**EXERCISE BRIEF**
What is needed is each line of the data below that holds the string "flops".

————————

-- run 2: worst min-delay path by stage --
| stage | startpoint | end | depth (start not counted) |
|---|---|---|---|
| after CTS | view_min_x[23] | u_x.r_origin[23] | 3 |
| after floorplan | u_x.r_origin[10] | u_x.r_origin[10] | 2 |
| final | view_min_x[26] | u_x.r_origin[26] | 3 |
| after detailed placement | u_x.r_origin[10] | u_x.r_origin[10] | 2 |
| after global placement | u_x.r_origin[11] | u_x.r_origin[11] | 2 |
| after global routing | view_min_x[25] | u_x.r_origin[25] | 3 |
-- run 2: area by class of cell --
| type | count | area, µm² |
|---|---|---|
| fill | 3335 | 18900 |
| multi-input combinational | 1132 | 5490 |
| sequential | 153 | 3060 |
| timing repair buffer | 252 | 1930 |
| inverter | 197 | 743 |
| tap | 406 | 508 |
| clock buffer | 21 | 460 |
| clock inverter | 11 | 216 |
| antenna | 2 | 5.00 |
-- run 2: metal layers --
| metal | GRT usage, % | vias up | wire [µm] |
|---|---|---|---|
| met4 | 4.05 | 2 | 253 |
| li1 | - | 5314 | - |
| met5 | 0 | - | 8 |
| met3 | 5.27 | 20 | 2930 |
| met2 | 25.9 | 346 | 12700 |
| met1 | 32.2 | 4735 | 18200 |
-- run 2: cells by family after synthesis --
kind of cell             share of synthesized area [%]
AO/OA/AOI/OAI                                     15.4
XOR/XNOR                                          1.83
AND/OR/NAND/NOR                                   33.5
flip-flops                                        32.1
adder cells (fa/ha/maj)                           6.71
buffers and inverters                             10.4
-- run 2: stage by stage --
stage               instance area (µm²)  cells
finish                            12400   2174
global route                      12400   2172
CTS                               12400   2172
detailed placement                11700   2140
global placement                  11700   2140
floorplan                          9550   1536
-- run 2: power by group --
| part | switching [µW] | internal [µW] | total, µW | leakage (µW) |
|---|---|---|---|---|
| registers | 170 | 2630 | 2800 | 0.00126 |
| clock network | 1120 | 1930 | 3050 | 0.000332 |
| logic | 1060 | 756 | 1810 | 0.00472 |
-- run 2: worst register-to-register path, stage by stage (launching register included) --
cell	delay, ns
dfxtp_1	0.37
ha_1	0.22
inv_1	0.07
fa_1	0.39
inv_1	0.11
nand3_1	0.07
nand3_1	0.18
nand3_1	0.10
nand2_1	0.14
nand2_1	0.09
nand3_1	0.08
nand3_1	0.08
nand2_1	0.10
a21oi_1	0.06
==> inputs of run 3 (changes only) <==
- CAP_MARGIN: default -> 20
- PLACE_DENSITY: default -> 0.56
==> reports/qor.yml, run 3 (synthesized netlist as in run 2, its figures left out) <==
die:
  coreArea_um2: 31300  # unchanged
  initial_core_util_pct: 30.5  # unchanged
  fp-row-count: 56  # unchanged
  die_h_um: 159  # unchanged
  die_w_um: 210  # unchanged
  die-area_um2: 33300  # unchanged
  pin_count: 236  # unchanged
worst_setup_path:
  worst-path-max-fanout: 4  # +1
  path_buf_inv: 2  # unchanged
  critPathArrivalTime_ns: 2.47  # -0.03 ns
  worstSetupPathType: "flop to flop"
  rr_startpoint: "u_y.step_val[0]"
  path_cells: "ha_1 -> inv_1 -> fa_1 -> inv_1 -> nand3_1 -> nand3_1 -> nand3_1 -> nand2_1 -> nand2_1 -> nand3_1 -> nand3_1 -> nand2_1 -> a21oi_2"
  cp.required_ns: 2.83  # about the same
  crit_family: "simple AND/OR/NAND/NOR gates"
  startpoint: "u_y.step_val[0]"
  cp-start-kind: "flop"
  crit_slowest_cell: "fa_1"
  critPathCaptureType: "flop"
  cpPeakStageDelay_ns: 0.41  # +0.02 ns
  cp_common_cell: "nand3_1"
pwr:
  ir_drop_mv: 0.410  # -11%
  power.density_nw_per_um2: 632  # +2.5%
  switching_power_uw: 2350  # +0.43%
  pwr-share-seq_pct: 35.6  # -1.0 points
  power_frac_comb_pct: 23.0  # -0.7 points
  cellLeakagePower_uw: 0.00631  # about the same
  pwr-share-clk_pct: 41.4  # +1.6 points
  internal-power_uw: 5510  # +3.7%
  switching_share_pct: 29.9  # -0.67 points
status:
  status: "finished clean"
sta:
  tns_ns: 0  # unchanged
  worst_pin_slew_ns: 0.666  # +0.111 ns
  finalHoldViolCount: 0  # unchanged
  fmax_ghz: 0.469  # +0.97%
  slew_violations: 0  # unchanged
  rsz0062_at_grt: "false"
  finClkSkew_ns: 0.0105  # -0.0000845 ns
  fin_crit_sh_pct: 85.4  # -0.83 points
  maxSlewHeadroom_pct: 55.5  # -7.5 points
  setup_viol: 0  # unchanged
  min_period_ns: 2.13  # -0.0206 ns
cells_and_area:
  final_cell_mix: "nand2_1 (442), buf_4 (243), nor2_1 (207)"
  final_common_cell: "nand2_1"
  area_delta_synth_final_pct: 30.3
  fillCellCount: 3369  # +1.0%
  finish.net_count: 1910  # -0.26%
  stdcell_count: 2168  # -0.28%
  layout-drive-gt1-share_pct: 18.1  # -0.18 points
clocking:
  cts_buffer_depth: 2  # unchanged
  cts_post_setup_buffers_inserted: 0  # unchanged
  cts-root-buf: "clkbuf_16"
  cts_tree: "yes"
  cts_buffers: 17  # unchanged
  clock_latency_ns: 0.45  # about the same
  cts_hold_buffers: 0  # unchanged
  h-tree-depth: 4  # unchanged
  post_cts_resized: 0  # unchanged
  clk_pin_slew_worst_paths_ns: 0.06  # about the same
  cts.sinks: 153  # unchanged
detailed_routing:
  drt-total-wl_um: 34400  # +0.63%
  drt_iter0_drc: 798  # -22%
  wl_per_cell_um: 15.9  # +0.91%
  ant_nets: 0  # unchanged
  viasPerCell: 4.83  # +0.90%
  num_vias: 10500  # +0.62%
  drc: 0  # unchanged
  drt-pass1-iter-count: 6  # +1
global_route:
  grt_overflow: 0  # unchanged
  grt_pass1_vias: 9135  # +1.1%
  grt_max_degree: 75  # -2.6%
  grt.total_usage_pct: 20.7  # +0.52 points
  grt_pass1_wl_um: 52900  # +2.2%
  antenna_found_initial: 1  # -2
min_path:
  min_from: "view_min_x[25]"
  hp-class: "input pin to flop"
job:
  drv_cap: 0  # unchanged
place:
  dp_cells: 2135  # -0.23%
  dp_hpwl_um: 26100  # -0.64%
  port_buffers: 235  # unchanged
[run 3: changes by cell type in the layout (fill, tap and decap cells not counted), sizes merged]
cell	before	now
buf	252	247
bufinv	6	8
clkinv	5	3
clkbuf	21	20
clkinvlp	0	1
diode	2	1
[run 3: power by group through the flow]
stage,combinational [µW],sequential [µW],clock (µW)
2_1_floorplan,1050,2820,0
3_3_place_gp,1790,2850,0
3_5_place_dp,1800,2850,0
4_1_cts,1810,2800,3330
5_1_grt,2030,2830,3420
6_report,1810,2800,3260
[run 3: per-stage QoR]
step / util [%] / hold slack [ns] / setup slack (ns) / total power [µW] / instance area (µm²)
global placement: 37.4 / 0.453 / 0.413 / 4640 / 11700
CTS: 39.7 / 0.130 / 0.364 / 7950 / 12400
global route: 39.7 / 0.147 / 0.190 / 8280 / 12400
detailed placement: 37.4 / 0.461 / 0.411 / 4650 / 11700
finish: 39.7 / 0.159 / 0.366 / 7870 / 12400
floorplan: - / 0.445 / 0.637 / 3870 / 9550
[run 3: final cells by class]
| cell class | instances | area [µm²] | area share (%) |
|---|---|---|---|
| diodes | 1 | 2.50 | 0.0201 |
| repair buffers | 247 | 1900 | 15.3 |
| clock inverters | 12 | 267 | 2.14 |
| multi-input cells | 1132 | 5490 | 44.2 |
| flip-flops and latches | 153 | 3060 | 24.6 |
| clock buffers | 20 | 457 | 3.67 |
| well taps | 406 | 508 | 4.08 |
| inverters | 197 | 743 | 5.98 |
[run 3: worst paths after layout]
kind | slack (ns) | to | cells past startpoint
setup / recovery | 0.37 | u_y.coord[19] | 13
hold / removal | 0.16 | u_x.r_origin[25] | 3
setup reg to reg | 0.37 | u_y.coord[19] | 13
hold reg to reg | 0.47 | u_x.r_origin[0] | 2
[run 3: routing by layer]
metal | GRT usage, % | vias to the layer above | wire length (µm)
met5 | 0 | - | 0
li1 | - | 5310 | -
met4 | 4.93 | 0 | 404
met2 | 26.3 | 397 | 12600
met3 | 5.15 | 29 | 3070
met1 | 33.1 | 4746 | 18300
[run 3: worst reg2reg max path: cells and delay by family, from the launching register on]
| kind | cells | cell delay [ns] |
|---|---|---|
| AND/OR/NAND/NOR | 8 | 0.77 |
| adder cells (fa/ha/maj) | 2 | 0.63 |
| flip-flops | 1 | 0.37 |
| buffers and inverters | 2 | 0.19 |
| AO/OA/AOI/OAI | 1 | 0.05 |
`config.mk`:
```
export PLATFORM = sky130hd
export DESIGN_NAME = lcd_receiver
export DESIGN_NICKNAME = d
export VERILOG_FILES = /design/src/rtl/lcd_receiver.sv
export SDC_FILE = /design/constraint.sdc
export NUM_CORES = 1
export LEC_CHECK = 0
export ABC_AREA = 1
export ABC_CLOCK_PERIOD_IN_PS = 2440
export CAP_MARGIN = 20
export CELL_PAD_IN_SITES_DETAIL_PLACEMENT = 0
export CELL_PAD_IN_SITES_GLOBAL_PLACEMENT = 1
export CORE_ASPECT_RATIO = 1.1
export CORE_MARGIN = 2
export CORE_UTILIZATION = 44
export CTS_CLUSTER_DIAMETER = 80
export CTS_CLUSTER_SIZE = 40
export DETAILED_ROUTE_END_ITERATION = 10
export PLACE_DENSITY = 0.92
export SETUP_SLACK_MARGIN = 0.3
export SLEW_MARGIN = 0
export SYNTH_ARGS = -nofsm -noshare
export SYNTH_HDL_FRONTEND = slang
export SYNTH_SLANG_ARGS = --single-unit
```
`constraint.sdc`:
```
create_clock -name clk -period 2.44 [get_ports clk]
set_input_delay 0.366 -clock clk [delete_from_list [all_inputs] [get_ports clk]]
set_output_delay 0.366 -clock clk [all_outputs]
set_load 0.005 [all_outputs]
```
`src/rtl/lcd_receiver.sv`:
```
// Two-chip LCD panel bus receiver: captures driver transfers on the en strobe and turns them
// into frame-buffer writes, per-chip display state and status read-back.
module lcd_receiver (
    input  logic        clk,
    input  logic        rstn,
    input  logic [7:0]  db_i,
    input  logic        dori_i,
    input  logic [1:0]  cs_i,
    input  logic        en_i,
    input  logic        rw_i,
    input  logic        rst_i,
    output logic        fb_we_o,
    output logic [9:0]  fb_addr_o,
    output logic [7:0]  fb_data_o,
    output logic [1:0]  disp_on_o,
    output logic [11:0] start_line_o,
    output logic        frame_done_o,
    output logic [7:0]  db_o,
    output logic        db_oe_o
);
    logic            en_q;
    logic [7:0]      cap_db;
    logic            cap_dori;
    logic            cap_rw;
    logic [1:0]      cap_cs;
    logic [1:0][5:0] col;
    logic [1:0][2:0] page;
    logic [1:0][5:0] start_line;
    logic            chip1_pending;
    logic [7:0]      chip1_data;

    logic fall;
    logic is_disp;
    logic is_col;
    logic is_page;
    logic is_line;
    logic status_chip;

    assign start_line_o = start_line;

    always_comb begin
        fall        = en_q & ~en_i;
        is_disp     = (cap_db[7:1] == 7'b0011111);
        is_col      = (cap_db[7:6] == 2'b01);
        is_page     = (cap_db[7:3] == 5'b10111);
        is_line     = (cap_db[7:6] == 2'b11);
        status_chip = ~cap_cs[0];
    end

    // The bus is sampled while en is high; execution uses only these copies.
    always_ff @(posedge clk or negedge rstn) begin
        if (!rstn) begin
            en_q     <= 1'b0;
            cap_db   <= '0;
            cap_dori <= 1'b0;
            cap_rw   <= 1'b0;
            cap_cs   <= '0;
        end else begin
            en_q <= en_i;
            if (en_i) begin
                cap_db   <= db_i;
                cap_dori <= dori_i;
                cap_rw   <= rw_i;
                cap_cs   <= cs_i;
            end
        end
    end

    always_ff @(posedge clk or negedge rstn) begin
        if (!rstn) begin
            col           <= '0;
            page          <= '0;
            start_line    <= '0;
            disp_on_o     <= '0;
            fb_we_o       <= 1'b0;
            fb_addr_o     <= '0;
            fb_data_o     <= '0;
            frame_done_o  <= 1'b0;
            db_o          <= '0;
            db_oe_o       <= 1'b0;
            chip1_pending <= 1'b0;
            chip1_data    <= '0;
        end else begin
            fb_we_o       <= 1'b0;
            frame_done_o  <= 1'b0;
            db_o          <= '0;
            db_oe_o       <= 1'b0;
            chip1_pending <= 1'b0;

            // Second half of a both-chip data write; a panel reset in between cancels it.
            if (chip1_pending && !rst_i) begin
                fb_we_o   <= 1'b1;
                fb_addr_o <= {1'b1, page[1], col[1]};
                fb_data_o <= chip1_data;
                col[1]    <= col[1] + 6'd1;
            end

            if (fall && (cap_cs != 2'b00)) begin
                if (cap_rw) begin
                    db_oe_o <= 1'b1;
                    if (!cap_dori)
                        db_o <= {2'b00, ~disp_on_o[status_chip], rst_i, 4'b0000};
                end else if (!rst_i) begin
                    if (cap_dori) begin
                        fb_we_o   <= 1'b1;
                        fb_data_o <= cap_db;
                        if (cap_cs[0]) begin
                            fb_addr_o     <= {1'b0, page[0], col[0]};
                            col[0]        <= col[0] + 6'd1;
                            chip1_pending <= cap_cs[1];
                            chip1_data    <= cap_db;
                        end else begin
                            fb_addr_o <= {1'b1, page[1], col[1]};
                            col[1]    <= col[1] + 6'd1;
                        end
                    end else begin
                        for (int c = 0; c < 2; c++) begin
                            if (cap_cs[c]) begin
                                if (is_disp) disp_on_o[c]  <= cap_db[0];
                                if (is_col)  col[c]        <= cap_db[5:0];
                                if (is_page) page[c]       <= cap_db[2:0];
                                if (is_line) start_line[c] <= cap_db[5:0];
                            end
                        end
                        if (is_disp && cap_db[0])
                            frame_done_o <= 1'b1;
                    end
                end
            end

            // Panel reset pins all per-chip state at zero for as long as it is held.
            if (rst_i) begin
                disp_on_o  <= '0;
                col        <= '0;
                page       <= '0;
                start_line <= '0;
            end
        end
    end
endmodule

```
**config.mk**
```make
export PLATFORM = sky130hd
export DESIGN_NAME = stopwatch
export DESIGN_NICKNAME = d
export VERILOG_FILES = /design/src/rtl/stopwatch.sv
export SDC_FILE = /design/constraint.sdc
export NUM_CORES = 1
export LEC_CHECK = 0
export ABC_AREA = 1
export CAP_MARGIN = 5
export CORE_MARGIN = 2
export CORE_UTILIZATION = 56
export DETAILED_ROUTE_END_ITERATION = 16
export PLACE_DENSITY = 0.8
export SLEW_MARGIN = 30
export SYNTH_ARGS = -nofsm -noshare
export SYNTH_HDL_FRONTEND = slang
export SYNTH_SLANG_ARGS = --single-unit
```
**constraint.sdc**
```tcl
create_clock -name clock_i -period 3.9 [get_ports clock_i]
set_input_delay 1.17 -clock clock_i [delete_from_list [all_inputs] [get_ports clock_i]]
set_output_delay 1.17 -clock clock_i [all_outputs]
set_load 0.02 [all_outputs]
```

————————

**RESPONSE TO THE EXERCISE**
flip-flops                                        32.1
| flip-flops and latches | 153 | 3060 | 24.6 |
| flip-flops | 1 | 0.37 |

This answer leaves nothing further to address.